EXERCISE INSTRUCTIONS: For the material that follows, return exactly the lines from the one with "pos = pos + term;" through the one with "assign x_val[g] = x_reg[g];", both ends included.

DATA SUPPLIED:
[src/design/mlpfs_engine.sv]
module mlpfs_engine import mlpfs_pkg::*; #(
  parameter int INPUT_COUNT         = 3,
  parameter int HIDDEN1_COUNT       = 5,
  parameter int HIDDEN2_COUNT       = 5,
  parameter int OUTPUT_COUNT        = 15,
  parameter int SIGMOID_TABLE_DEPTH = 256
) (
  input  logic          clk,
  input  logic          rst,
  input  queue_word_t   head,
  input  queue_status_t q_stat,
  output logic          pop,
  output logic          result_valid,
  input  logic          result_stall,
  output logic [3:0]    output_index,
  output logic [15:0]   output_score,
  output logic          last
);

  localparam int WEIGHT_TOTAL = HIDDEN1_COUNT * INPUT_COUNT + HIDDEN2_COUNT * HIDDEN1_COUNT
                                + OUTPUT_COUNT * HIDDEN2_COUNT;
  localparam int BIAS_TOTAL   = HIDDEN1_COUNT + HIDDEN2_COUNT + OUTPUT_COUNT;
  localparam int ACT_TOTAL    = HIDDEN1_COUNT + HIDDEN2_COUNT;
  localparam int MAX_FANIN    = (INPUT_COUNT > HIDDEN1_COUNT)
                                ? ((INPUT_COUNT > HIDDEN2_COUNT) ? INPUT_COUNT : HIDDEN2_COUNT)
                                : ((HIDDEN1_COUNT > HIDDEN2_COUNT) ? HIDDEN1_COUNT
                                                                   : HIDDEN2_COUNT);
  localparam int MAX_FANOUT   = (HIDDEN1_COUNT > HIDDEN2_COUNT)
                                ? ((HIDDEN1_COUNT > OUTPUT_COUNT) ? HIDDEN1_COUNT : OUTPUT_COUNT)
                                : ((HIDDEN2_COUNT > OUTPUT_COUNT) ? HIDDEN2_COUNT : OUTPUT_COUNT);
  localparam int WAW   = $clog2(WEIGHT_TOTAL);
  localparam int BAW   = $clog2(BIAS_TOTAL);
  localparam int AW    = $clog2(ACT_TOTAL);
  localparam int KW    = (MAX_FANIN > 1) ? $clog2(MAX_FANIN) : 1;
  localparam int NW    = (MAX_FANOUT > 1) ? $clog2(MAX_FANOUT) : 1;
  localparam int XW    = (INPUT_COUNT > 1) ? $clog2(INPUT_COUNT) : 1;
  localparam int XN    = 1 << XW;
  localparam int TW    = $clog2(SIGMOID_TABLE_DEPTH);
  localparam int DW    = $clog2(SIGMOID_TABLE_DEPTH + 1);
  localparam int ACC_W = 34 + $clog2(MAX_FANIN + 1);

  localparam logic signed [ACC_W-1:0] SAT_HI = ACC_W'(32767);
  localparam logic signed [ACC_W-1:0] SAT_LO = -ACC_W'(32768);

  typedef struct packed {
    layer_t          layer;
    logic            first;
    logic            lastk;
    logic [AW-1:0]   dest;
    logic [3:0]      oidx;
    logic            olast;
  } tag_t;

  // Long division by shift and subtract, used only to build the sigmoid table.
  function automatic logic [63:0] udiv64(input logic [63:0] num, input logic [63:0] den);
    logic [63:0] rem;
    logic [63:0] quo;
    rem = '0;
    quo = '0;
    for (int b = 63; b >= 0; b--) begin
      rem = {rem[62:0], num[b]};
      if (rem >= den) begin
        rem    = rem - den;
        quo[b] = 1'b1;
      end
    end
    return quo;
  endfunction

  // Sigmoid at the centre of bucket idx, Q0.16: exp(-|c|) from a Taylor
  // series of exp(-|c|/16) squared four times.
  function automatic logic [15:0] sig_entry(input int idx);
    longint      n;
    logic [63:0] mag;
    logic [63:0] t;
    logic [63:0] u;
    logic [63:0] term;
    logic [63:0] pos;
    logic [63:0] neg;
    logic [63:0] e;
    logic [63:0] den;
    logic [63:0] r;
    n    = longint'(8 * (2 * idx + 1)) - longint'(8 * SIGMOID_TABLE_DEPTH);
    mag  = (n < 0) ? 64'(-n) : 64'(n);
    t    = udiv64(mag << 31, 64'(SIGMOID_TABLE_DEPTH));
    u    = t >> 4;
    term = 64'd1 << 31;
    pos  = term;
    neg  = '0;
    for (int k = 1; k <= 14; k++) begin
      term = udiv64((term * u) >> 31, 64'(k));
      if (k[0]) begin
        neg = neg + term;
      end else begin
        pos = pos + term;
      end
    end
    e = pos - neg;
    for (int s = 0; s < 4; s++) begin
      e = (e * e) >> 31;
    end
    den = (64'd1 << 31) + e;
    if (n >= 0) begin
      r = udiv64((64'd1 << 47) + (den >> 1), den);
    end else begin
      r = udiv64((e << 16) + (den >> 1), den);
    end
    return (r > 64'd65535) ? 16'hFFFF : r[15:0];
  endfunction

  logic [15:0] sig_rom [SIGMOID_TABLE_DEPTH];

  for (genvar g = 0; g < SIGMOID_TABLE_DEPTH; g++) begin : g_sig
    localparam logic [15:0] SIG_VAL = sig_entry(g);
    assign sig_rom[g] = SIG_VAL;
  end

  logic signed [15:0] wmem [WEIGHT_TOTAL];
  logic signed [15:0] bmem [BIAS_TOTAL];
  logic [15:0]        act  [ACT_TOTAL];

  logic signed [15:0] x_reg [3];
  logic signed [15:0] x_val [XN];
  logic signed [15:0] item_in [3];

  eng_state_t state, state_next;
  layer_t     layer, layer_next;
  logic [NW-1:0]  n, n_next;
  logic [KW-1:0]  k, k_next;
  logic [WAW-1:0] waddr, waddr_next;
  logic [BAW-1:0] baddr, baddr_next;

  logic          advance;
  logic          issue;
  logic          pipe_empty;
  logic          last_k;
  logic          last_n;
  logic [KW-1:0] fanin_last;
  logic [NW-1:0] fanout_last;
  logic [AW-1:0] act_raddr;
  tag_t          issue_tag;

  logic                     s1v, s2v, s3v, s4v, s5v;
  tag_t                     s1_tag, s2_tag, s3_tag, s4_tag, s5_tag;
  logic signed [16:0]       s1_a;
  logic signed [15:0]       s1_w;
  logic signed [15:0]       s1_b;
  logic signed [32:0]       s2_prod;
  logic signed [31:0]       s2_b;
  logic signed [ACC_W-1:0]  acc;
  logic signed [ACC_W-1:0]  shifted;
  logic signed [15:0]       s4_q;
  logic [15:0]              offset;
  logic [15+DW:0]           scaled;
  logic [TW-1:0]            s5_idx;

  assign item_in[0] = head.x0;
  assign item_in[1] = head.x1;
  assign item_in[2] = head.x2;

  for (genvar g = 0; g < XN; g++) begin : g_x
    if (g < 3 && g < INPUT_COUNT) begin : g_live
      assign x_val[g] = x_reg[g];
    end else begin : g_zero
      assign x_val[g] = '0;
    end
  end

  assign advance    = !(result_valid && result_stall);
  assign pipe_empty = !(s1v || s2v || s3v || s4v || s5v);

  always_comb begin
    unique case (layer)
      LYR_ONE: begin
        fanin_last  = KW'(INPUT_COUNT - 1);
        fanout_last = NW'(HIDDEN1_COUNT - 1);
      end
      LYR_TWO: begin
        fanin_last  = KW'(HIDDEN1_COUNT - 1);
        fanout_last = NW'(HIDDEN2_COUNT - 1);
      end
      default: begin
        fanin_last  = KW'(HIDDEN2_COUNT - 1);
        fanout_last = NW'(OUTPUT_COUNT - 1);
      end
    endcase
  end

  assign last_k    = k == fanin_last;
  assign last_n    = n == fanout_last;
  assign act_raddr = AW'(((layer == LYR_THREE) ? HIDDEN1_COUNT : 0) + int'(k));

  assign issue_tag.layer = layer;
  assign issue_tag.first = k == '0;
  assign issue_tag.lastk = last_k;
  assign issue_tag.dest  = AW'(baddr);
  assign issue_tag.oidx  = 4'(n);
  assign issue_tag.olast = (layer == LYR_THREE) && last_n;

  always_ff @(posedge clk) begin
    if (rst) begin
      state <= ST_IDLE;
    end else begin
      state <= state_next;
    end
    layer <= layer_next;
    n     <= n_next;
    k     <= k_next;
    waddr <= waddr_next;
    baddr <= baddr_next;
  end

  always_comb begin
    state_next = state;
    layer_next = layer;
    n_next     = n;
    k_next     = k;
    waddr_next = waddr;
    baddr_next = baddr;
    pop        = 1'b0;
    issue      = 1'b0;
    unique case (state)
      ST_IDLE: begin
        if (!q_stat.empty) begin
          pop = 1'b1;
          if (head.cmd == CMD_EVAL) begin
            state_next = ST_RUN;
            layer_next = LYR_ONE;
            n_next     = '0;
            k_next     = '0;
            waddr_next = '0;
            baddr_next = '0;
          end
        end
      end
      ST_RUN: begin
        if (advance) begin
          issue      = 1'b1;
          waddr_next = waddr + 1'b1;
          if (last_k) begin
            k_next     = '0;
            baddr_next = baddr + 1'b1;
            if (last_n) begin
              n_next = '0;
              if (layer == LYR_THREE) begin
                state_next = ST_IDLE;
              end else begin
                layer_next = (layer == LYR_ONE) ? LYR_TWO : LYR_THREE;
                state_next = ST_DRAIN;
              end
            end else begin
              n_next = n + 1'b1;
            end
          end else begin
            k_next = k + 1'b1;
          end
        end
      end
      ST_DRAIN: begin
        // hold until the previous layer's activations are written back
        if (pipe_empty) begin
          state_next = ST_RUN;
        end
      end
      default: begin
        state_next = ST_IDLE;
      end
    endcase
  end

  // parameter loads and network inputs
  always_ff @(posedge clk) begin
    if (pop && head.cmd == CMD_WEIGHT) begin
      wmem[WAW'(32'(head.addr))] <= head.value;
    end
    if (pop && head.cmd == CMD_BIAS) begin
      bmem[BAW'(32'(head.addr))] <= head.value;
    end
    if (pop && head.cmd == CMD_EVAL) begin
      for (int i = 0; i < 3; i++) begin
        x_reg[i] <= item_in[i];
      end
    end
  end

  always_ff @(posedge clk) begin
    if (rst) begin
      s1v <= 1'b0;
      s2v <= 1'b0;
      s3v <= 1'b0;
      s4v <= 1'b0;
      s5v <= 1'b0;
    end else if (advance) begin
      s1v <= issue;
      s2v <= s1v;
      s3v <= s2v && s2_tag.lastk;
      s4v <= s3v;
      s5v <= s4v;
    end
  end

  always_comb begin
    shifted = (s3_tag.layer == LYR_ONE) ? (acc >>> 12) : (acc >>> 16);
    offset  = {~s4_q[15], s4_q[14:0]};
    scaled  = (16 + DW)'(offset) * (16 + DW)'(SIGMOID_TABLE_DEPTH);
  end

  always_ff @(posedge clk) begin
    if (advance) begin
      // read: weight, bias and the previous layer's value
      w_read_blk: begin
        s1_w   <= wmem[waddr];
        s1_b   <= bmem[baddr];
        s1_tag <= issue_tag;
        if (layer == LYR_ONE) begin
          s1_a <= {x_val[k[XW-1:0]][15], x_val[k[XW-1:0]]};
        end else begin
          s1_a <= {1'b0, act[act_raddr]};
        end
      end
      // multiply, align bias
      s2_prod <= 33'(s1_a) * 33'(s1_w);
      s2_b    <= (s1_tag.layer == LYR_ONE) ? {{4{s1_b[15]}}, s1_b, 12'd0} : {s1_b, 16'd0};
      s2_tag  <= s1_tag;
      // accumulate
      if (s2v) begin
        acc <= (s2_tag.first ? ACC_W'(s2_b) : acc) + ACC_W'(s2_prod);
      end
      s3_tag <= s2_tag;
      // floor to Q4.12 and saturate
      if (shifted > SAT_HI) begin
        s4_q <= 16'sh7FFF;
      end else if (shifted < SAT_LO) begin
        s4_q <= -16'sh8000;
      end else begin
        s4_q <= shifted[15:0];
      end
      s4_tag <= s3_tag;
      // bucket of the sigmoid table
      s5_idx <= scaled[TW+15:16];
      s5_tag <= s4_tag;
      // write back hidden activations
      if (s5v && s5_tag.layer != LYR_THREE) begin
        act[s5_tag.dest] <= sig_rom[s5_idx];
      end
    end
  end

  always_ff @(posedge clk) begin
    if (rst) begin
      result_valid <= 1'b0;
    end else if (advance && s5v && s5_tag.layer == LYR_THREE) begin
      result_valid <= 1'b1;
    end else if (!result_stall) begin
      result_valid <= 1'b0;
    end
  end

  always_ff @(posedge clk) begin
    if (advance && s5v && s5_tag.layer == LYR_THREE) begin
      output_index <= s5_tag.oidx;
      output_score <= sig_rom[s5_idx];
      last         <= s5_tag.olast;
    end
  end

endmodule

---

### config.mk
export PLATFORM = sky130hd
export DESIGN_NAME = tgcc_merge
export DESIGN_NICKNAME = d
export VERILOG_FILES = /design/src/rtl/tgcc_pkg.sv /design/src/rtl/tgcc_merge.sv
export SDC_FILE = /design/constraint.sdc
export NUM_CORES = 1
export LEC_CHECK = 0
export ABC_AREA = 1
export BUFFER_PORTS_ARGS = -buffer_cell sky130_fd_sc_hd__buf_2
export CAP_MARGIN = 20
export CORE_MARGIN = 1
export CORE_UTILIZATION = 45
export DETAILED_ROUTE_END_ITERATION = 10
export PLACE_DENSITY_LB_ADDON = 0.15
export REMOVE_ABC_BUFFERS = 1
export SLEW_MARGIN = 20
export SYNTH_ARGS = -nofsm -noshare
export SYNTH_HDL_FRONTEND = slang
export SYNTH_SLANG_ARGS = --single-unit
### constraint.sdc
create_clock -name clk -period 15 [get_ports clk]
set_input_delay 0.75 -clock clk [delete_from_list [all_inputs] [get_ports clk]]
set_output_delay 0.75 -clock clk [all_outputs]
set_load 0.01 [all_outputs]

SOLUTION FOR THIS PROBLEM:
        pos = pos + term;
      end
    end
    e = pos - neg;
    for (int s = 0; s < 4; s++) begin
      e = (e * e) >> 31;
    end
    den = (64'd1 << 31) + e;
    if (n >= 0) begin
      r = udiv64((64'd1 << 47) + (den >> 1), den);
    end else begin
      r = udiv64((e << 16) + (den >> 1), den);
    end
    return (r > 64'd65535) ? 16'hFFFF : r[15:0];
  endfunction

  logic [15:0] sig_rom [SIGMOID_TABLE_DEPTH];

  for (genvar g = 0; g < SIGMOID_TABLE_DEPTH; g++) begin : g_sig
    localparam logic [15:0] SIG_VAL = sig_entry(g);
    assign sig_rom[g] = SIG_VAL;
  end

  logic signed [15:0] wmem [WEIGHT_TOTAL];
  logic signed [15:0] bmem [BIAS_TOTAL];
  logic [15:0]        act  [ACT_TOTAL];

  logic signed [15:0] x_reg [3];
  logic signed [15:0] x_val [XN];
  logic signed [15:0] item_in [3];

  eng_state_t state, state_next;
  layer_t     layer, layer_next;
  logic [NW-1:0]  n, n_next;
  logic [KW-1:0]  k, k_next;
  logic [WAW-1:0] waddr, waddr_next;
  logic [BAW-1:0] baddr, baddr_next;

  logic          advance;
  logic          issue;
  logic          pipe_empty;
  logic          last_k;
  logic          last_n;
  logic [KW-1:0] fanin_last;
  logic [NW-1:0] fanout_last;
  logic [AW-1:0] act_raddr;
  tag_t          issue_tag;

  logic                     s1v, s2v, s3v, s4v, s5v;
  tag_t                     s1_tag, s2_tag, s3_tag, s4_tag, s5_tag;
  logic signed [16:0]       s1_a;
  logic signed [15:0]       s1_w;
  logic signed [15:0]       s1_b;
  logic signed [32:0]       s2_prod;
  logic signed [31:0]       s2_b;
  logic signed [ACC_W-1:0]  acc;
  logic signed [ACC_W-1:0]  shifted;
  logic signed [15:0]       s4_q;
  logic [15:0]              offset;
  logic [15+DW:0]           scaled;
  logic [TW-1:0]            s5_idx;

  assign item_in[0] = head.x0;
  assign item_in[1] = head.x1;
  assign item_in[2] = head.x2;

  for (genvar g = 0; g < XN; g++) begin : g_x
    if (g < 3 && g < INPUT_COUNT) begin : g_live
      assign x_val[g] = x_reg[g];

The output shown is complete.